Track service level objectives:

```bash
# Check all SLOs
bash scripts/query-slos.sh

# Alert if error budget exhausted
EXHAUSTED=$(bash scripts/query-slos.sh | jq '.summary.budget_exhausted')
if [ "$EXHAUSTED" -gt 0 ]; then
  bash scripts/manage-incidents.sh create \
    --title "Error Budget Exhausted" \
    --service affected-service \
    --severity SEV-3
fi

# Weekly SLO report
bash scripts/query-slos.sh | jq '{
  total: .total_slos,
  breaching: .summary.breaching,
  low_budget: .summary.budget_low,
  at_risk: [.slos[] | select(.error_budget_remaining < 20) | {name, budget: .error_budget_remaining}]
}'
```

## Output Format

All scripts return structured JSON for programmatic parsing:

```json
{
  "status": "ok|warning|critical|error",
  "summary": {
    "...": "aggregated metrics"
  },
  "data": [...],
  "recommendations": [...]
}
```

Status messages go to stderr, JSON to stdout. This allows:

```bash
# Silent execution, capture JSON
bash scripts/query-apm.sh --service my-service --duration 1h 2>/dev/null | jq '.summary'

# Log messages only
bash scripts/query-apm.sh --service my-service --duration 1h >/dev/null

# Both
bash scripts/query-apm.sh --service my-service --duration 1h
```

## Best Practices

**Query Optimization**
- Use specific time ranges to reduce API calls
- Filter by service/environment early
- Paginate large result sets
- Cache results when appropriate

**Alert Investigation**
- Start with Watchdog anomalies (automated detection)
- Correlate security signals with application errors
- Check metrics for trend confirmation
- Search logs for detailed context

**Cost Control**
- Run analyze-usage-cost.sh monthly
- Implement high-priority recommendations first
- Monitor sampling rates for high-volume services
- Track custom metric growth

**Security Monitoring**
- Query security signals daily (automated check)
- Filter by critical severity for alerting
- Correlate with log patterns
- Track attack trends over time

## Limitations

- API rate limits apply (varies by endpoint)
- Historical data retention depends on Datadog plan
- Real-time queries have eventual consistency
- Requires live Datadog data (APM, logs, security monitoring)

## Resources

- [Datadog API Documentation](https://docs.datadoghq.com/api/)
- [APM Query Syntax](https://docs.datadoghq.com/tracing/trace_explorer/query_syntax/)
- [Log Query Syntax](https://docs.datadoghq.com/logs/explorer/search_syntax/)
- [Watchdog Alerts](https://docs.datadoghq.com/watchdog/alerts/)
- [Security Monitoring](https://docs.datadoghq.com/security/application_security/)
- [Usage Metering API](https://docs.datadoghq.com/api/latest/usage-metering/)

## Notes

This skill provides comprehensive Datadog automation: query live data to investigate issues AND create infrastructure (monitors, dashboards, incidents) for ongoing operations. It does not handle installation or initial setup - use Datadog documentation for that.

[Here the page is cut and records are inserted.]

**src/verilog/dsc_pkg.sv**
```systemverilog
// Purpose: Shared constants and types for the disconnector control block
// Assumes: 50 MHz system clock, APB register access, 1 ms time base
// Notes: All times are in milliseconds unless the name says cycles
package dsc_pkg;
    // Clock rate and the 1 ms tick derived from it
    localparam int CLK_HZ = 50_000_000;
    localparam int MS_PER_S = 1000;
    localparam int TICK_CYC = CLK_HZ / MS_PER_S;

    // Register byte offsets
    localparam logic [7:0] ADDR_CFG = 8'h00;
    localparam logic [7:0] ADDR_PULSE = 8'h04;
    localparam logic [7:0] ADDR_MAXOP = 8'h08;
    localparam logic [7:0] ADDR_MAXINT = 8'h0C;
    localparam logic [7:0] ADDR_SBO = 8'h10;
    localparam logic [7:0] ADDR_CMD = 8'h14;
    localparam logic [7:0] ADDR_STAT = 8'h18;
    localparam logic [7:0] ADDR_OPCNT = 8'h1C;

    // Timer settings: reset values and legal ranges
    localparam logic [15:0] PULSE_DEF_MS = 16'h03E8;
    localparam logic [15:0] PULSE_MIN_MS = 16'h0064;
    localparam logic [15:0] MAXOP_DEF_MS = 16'h2710;
    localparam logic [15:0] MAXOP_MIN_MS = 16'h000A;
    localparam logic [15:0] MAXINT_DEF_MS = 16'h2710;
    localparam logic [15:0] MAXINT_MIN_MS = 16'h0014;
    localparam logic [15:0] SBO_DEF_MS = 16'h1388;
    localparam logic [15:0] SBO_MIN_MS = 16'h03E8;
    localparam logic [15:0] SBO_MAX_MS = 16'h4E20;
    localparam logic [15:0] SETTING_MAX_MS = 16'hEA60;
    localparam logic [15:0] EARLY_END_MIN_MS = 16'h03E8;
    localparam logic [15:0] OPER_PULSE_MS = 16'h0096;

    // Control models
    typedef enum logic [1:0] {
        MODEL_DIRECT_NORMAL = 2'h0,
        MODEL_DIRECT_ENH = 2'h1,
        MODEL_SBO_ENH = 2'h2
    } dsc_model_t;

    // Switch type attribute
    typedef enum logic [2:0] {
        SW_NA = 3'h0,
        SW_LOAD_BREAK = 3'h1,
        SW_DISCONNECTOR = 3'h2,
        SW_EARTHING = 3'h3,
        SW_HS_EARTHING = 3'h4
    } dsc_swtype_t;

    // Position status codes
    localparam logic [1:0] POS_INTERMEDIATE = 2'h0;
    localparam logic [1:0] POS_OPEN = 2'h1;
    localparam logic [1:0] POS_CLOSED = 2'h2;
    localparam logic [1:0] POS_BAD = 2'h3;

    // Configuration word, bits [5:0] of the CFG register
    typedef struct packed {
        logic forcedCheck;
        dsc_swtype_t swType;
        dsc_model_t model;
    } dsc_cfg_t;

    localparam dsc_cfg_t CFG_RST = '{forcedCheck: 1'b1, swType: SW_DISCONNECTOR,
                                     model: MODEL_DIRECT_NORMAL};

    // Command word, bits [3:0] of the CMD register
    typedef struct packed {
        logic skipCheck;
        logic select;
        logic remote;
        logic close;
    } dsc_cmd_t;

    // Synchronised pin group
    typedef struct packed {
        logic localOk;
        logic remoteOk;
        logic openOk;
        logic closeOk;
        logic blocked;
        logic posClosed;
        logic posOpen;
    } dsc_pins_t;

    // Command sequencer states
    typedef enum logic [2:0] {
        ST_IDLE = 3'b001,
        ST_SELECTED = 3'b010,
        ST_PULSE = 3'b100
    } dsc_state_t;
endpackage

```
**src/verilog/dsc_switch_ctrl.sv**
```systemverilog
// Purpose: Disconnector command, supervision and position status logic
// Assumes: APB master on sys_clk; permit and position pins are asynchronous
// Notes: Local and remote commands both arrive through the CMD register

// Notes on behaviour
// - Commands checked before driving switchgear; status forwarded
// - Source permit and direction permit both needed
// - Local commands need local permit active
// - Remote commands need remote permit active
// - Open needs open permit
// - Close needs close permit
// - Process block refuses any operation
// - Three control models, direct normal default
// - Forced check ignores skip request, default on
// - Enhanced models flag missing position change
// - Pulse length setting 100..60000 ms
// - Early withdraw on success, not before 1000 ms
// - Intermediate or bad hidden until timer expires
// - SBO select expires without command
// - Switch type setting, default disconnector, readable
// - Position code: 0 mid, 1 open, 2 closed, 3 bad
// - 150 ms operation pulse on change to open or closed position
// - Operation counter, clearable by software
// - Status event on reported status change
module dsc_switch_ctrl
    import dsc_pkg::*;
#(
    parameter int TICK_CYCLES = TICK_CYC
) (
    input wire logic sys_clk,
    input wire logic srst,
    input wire logic [7:0] paddr,
    input wire logic psel,
    input wire logic penable,
    input wire logic pwrite,
    input wire logic [31:0] pwdata,
    output logic [31:0] prdata,
    output logic pready,
    output logic pslverr,
    input wire logic local_control_permit,
    input wire logic remote_control_permit,
    input wire logic open_permit,
    input wire logic close_permit,
    input wire logic process_block,
    input wire logic open_position_in,
    input wire logic closed_position_in,
    output logic open_pulse_out,
    output logic close_pulse_out,
    output logic [1:0] position_status_code,
    output logic operation_pulse,
    output logic status_event,
    output logic invalid_position_error
);
    // Saturating millisecond step, advanced only on the tick
    function automatic logic [15:0] msStep(input logic [15:0] c, input logic t);
        return (t && c != 16'hFFFF) ? c + 16'h0001 : c;
    endfunction

    // Clamp a written setting into its legal range
    function automatic logic [15:0] clampMs(input logic [15:0] v, input logic [15:0] lo,
                                             input logic [15:0] hi);
        return (v < lo) ? lo : ((v > hi) ? hi : v);
    endfunction

    // Pin synchroniser: first stage feeds only the second
    dsc_pins_t pinMeta_r, pins_r;
    always_ff @(posedge sys_clk) begin
        if (srst) begin
            pinMeta_r <= '0;
            pins_r <= '0;
        end else begin
            pinMeta_r <= '{local_control_permit, remote_control_permit, open_permit,
                           close_permit, process_block, closed_position_in, open_position_in};
            pins_r <= pinMeta_r;
        end
    end

    // 1 ms tick divider; all timers share it
    logic [15:0] tickCnt_r, tickCnt_nxt;
    logic msTick_r, msTick_nxt;
    always_comb begin
        msTick_nxt = (tickCnt_r == 16'(TICK_CYCLES - 1));
        tickCnt_nxt = msTick_nxt ? 16'h0000 : tickCnt_r + 16'h0001;
    end
    always_ff @(posedge sys_clk) begin
        if (srst) begin
            tickCnt_r <= 16'h0000;
            msTick_r <= 1'b0;
        end else begin
            tickCnt_r <= tickCnt_nxt;
            msTick_r <= msTick_nxt;
        end
    end

    // Register file and APB slave state
    dsc_cfg_t cfg_r, cfg_nxt;
    logic [15:0] pulseMs_r, pulseMs_nxt, maxOpMs_r, maxOpMs_nxt;
    logic [15:0] maxIntMs_r, maxIntMs_nxt, sboMs_r, sboMs_nxt;
    logic [31:0] prdata_nxt;
    logic pready_nxt, pslverr_nxt;
    logic apbWr; // Write takes effect in the access cycle
    logic [31:0] statWord; // Live status for readback
    logic [31:0] opCount_r; // Operation counter, driven below
    logic errInv_r, errRej_r;
    always_comb begin
        cfg_nxt = cfg_r;
        pulseMs_nxt = pulseMs_r;
        maxOpMs_nxt = maxOpMs_r;
        maxIntMs_nxt = maxIntMs_r;
        sboMs_nxt = sboMs_r;
        apbWr = psel && penable && pready && pwrite;
        // Answer always one cycle after setup: zero wait states
        pready_nxt = psel && !penable;
        pslverr_nxt = pready_nxt && (paddr[7:5] != 3'h0 || paddr[1:0] != 2'h0);
        prdata_nxt = 32'h0000_0000;
        if (pready_nxt && !pwrite) begin
            unique case (paddr)
                ADDR_CFG: prdata_nxt = {26'h0, cfg_r};
                ADDR_PULSE: prdata_nxt = {16'h0000, pulseMs_r};
                ADDR_MAXOP: prdata_nxt = {16'h0000, maxOpMs_r};
                ADDR_MAXINT: prdata_nxt = {16'h0000, maxIntMs_r};
                ADDR_SBO: prdata_nxt = {16'h0000, sboMs_r};
                ADDR_STAT: prdata_nxt = statWord;
                ADDR_OPCNT: prdata_nxt = opCount_r;
                default: prdata_nxt = 32'h0000_0000; // CMD and unmapped read zero
            endcase
        end
        if (apbWr && !pslverr) begin
            unique case (paddr)
                ADDR_CFG: begin
                    cfg_nxt = dsc_cfg_t'(pwdata[5:0]);
                    // Code 3 is not a model; fall back to the safe default
                    if (pwdata[1:0] == 2'h3) begin
                        cfg_nxt.model = MODEL_DIRECT_NORMAL;
                    end
                    if (pwdata[4:2] > 3'h4) begin
                        cfg_nxt.swType = cfg_r.swType;
                    end
                end
                ADDR_PULSE: pulseMs_nxt = clampMs(pwdata[15:0], PULSE_MIN_MS,
                                                  SETTING_MAX_MS);
                ADDR_MAXOP: maxOpMs_nxt = clampMs(pwdata[15:0], MAXOP_MIN_MS,
                                                  SETTING_MAX_MS);
                ADDR_MAXINT: maxIntMs_nxt = clampMs(pwdata[15:0], MAXINT_MIN_MS,
                                                    SETTING_MAX_MS);
                ADDR_SBO: sboMs_nxt = clampMs(pwdata[15:0], SBO_MIN_MS, SBO_MAX_MS);
                default: begin
                end
            endcase
        end
    end
    always_ff @(posedge sys_clk) begin
        if (srst) begin
            cfg_r <= CFG_RST;
            pulseMs_r <= PULSE_DEF_MS;
            maxOpMs_r <= MAXOP_DEF_MS;
            maxIntMs_r <= MAXINT_DEF_MS;
            sboMs_r <= SBO_DEF_MS;
            prdata <= 32'h0000_0000;
            pready <= 1'b0;
            pslverr <= 1'b0;
        end else begin
            cfg_r <= cfg_nxt;
            pulseMs_r <= pulseMs_nxt;
            maxOpMs_r <= maxOpMs_nxt;
            maxIntMs_r <= maxIntMs_nxt;
            sboMs_r <= sboMs_nxt;
            prdata <= prdata_nxt;
            pready <= pready_nxt;
            pslverr <= pslverr_nxt;
        end
    end

    // Position filtering, events, operation pulse and counter
    logic [1:0] posRaw; // Contact pair as a status code
    logic [15:0] intMs_r, intMs_nxt, operMs_r, operMs_nxt;
    logic [1:0] posCode_nxt;
    logic statusEvt_nxt, operActive_nxt, posChanged;
    logic [31:0] opCount_nxt;
    always_comb begin
        posRaw = {pins_r.posClosed, pins_r.posOpen};
        posCode_nxt = position_status_code;
        intMs_nxt = 16'h0000;
        if (posRaw == POS_OPEN || posRaw == POS_CLOSED) begin
            posCode_nxt = posRaw; // Clean positions show at once
        end else begin
            // Travel or contact fault stays hidden until the timer runs out
            intMs_nxt = msStep(intMs_r, msTick_r);
            if (intMs_r >= maxIntMs_r) begin
                posCode_nxt = posRaw;
            end
        end
        posChanged = (posCode_nxt != position_status_code);
        statusEvt_nxt = posChanged;
        operActive_nxt = operation_pulse;
        operMs_nxt = msStep(operMs_r, msTick_r);
        opCount_nxt = opCount_r;
        if (apbWr && paddr == ADDR_OPCNT) begin
            opCount_nxt = 32'h0000_0000;
        end
        if (operation_pulse && operMs_r >= OPER_PULSE_MS) begin
            operActive_nxt = 1'b0;
        end
        if (posChanged && (posCode_nxt == POS_OPEN || posCode_nxt == POS_CLOSED)) begin
            operActive_nxt = 1'b1;
            operMs_nxt = 16'h0000;
            // Count only a rising pulse; a restart while active is the same one
            if (!operation_pulse) begin
                opCount_nxt = opCount_nxt + 32'h0000_0001;
            end
        end
    end
    always_ff @(posedge sys_clk) begin
        if (srst) begin
            intMs_r <= 16'h0000;
            operMs_r <= 16'h0000;
            position_status_code <= POS_INTERMEDIATE;
            status_event <= 1'b0;
            operation_pulse <= 1'b0;
            opCount_r <= 32'h0000_0000;
        end else begin
            intMs_r <= intMs_nxt;
            operMs_r <= operMs_nxt;
            position_status_code <= posCode_nxt;
            status_event <= statusEvt_nxt;
            operation_pulse <= operActive_nxt;
            opCount_r <= opCount_nxt;
        end
    end

    // Command sequencer with permit checks and supervision
    dsc_state_t state_r, state_nxt;
    dsc_cmd_t cmd;
    logic dirClose_r, dirClose_nxt, supActive_r, supActive_nxt;
    logic [15:0] cmdMs_r, cmdMs_nxt, supMs_r, supMs_nxt;
    logic cmdWr, srcOk, dirOk, checksOk, isSbo, isEnh, success, reject;
    logic errInv_nxt, errRej_nxt, openOut_nxt, closeOut_nxt;
    always_comb begin
        cmd = dsc_cmd_t'(pwdata[3:0]);
        cmdWr = apbWr && paddr == ADDR_CMD;
        srcOk = cmd.remote ? pins_r.remoteOk : pins_r.localOk;
        // Skip request honoured only when forced checking is off
        dirOk = (cmd.skipCheck && !cfg_r.forcedCheck) ||
                (cmd.close ? pins_r.closeOk : pins_r.openOk);
        checksOk = srcOk && dirOk && !pins_r.blocked;
        isSbo = (cfg_r.model == MODEL_SBO_ENH);
        isEnh = isSbo || (cfg_r.model == MODEL_DIRECT_ENH);
        success = (posRaw == (dirClose_r ? POS_CLOSED : POS_OPEN));
        state_nxt = state_r;
        dirClose_nxt = dirClose_r;
        cmdMs_nxt = msStep(cmdMs_r, msTick_r);
        supActive_nxt = supActive_r;
        supMs_nxt = msStep(supMs_r, msTick_r);
        reject = 1'b0;
        // Software clears sticky errors with ones; a new error set below wins
        errInv_nxt = errInv_r && !(apbWr && paddr == ADDR_STAT && pwdata[7]);
        errRej_nxt = errRej_r && !(apbWr && paddr == ADDR_STAT && pwdata[8]);
        unique case (state_r)
            ST_IDLE: begin
                if (cmdWr) begin
                    // A pending supervision still counts as executing
                    if (!checksOk || supActive_r || cmd.select != isSbo) begin
                        reject = 1'b1;
                    end else begin
                        state_nxt = isSbo ? ST_SELECTED : ST_PULSE;
                        dirClose_nxt = cmd.close;
                        cmdMs_nxt = 16'h0000;
                    end
                end
            end
            ST_SELECTED: begin
                if (cmdMs_r >= sboMs_r) begin
                    state_nxt = ST_IDLE;
                end else if (cmdWr) begin
                    // Operate must match the selected direction; else cancel
                    if (checksOk && !cmd.select && cmd.close == dirClose_r) begin
                        state_nxt = ST_PULSE;
                        cmdMs_nxt = 16'h0000;
                    end else begin
                        reject = 1'b1;
                        state_nxt = ST_IDLE;
                    end
                end
            end
            ST_PULSE: begin
                reject = cmdWr;
                if (pins_r.blocked || cmdMs_r >= pulseMs_r ||
                    (success && cmdMs_r >= EARLY_END_MIN_MS)) begin
                    state_nxt = ST_IDLE;
                end
            end
            default: state_nxt = ST_IDLE;
        endcase
        if (state_r != ST_PULSE && state_nxt == ST_PULSE && isEnh) begin
            supActive_nxt = 1'b1;
            supMs_nxt = 16'h0000;
        end else if (supActive_r && success) begin
            supActive_nxt = 1'b0;
        end else if (supActive_r && supMs_r >= maxOpMs_r) begin
            supActive_nxt = 1'b0;
            errInv_nxt = 1'b1;
        end
        if (reject) begin
            errRej_nxt = 1'b1;
        end
        // Both pulses come from one state and one direction bit
        openOut_nxt = (state_nxt == ST_PULSE) && !dirClose_nxt;
        closeOut_nxt = (state_nxt == ST_PULSE) && dirClose_nxt;
    end
    always_ff @(posedge sys_clk) begin
        if (srst) begin
            state_r <= ST_IDLE;
            dirClose_r <= 1'b0;
            cmdMs_r <= 16'h0000;
            supActive_r <= 1'b0;
            supMs_r <= 16'h0000;
            errInv_r <= 1'b0;
            errRej_r <= 1'b0;
            open_pulse_out <= 1'b0;
            close_pulse_out <= 1'b0;
            invalid_position_error <= 1'b0;
        end else begin
            state_r <= state_nxt;
            dirClose_r <= dirClose_nxt;
            cmdMs_r <= cmdMs_nxt;
            supActive_r <= supActive_nxt;
            supMs_r <= supMs_nxt;
            errInv_r <= errInv_nxt;
            errRej_r <= errRej_nxt;
            open_pulse_out <= openOut_nxt;
            close_pulse_out <= closeOut_nxt;
            invalid_position_error <= errInv_nxt;
        end
    end

    // Status word: filtered and raw position, sequencer and error flags
    assign statWord = {22'h0, operation_pulse, errRej_r, errInv_r, supActive_r,
                       state_r == ST_SELECTED, state_r != ST_IDLE, posRaw,
                       position_status_code};
endmodule

```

**Investigation:** Query APM, logs, metrics, security signals, SLOs, costs, and LLM usage to debug production issues.

**Automation:** Create monitors, generate dashboards, trigger workflows, manage incidents, and mute alerts during maintenance.

All scripts return structured JSON for integration with CI/CD pipelines, ChatOps workflows, and automation platforms.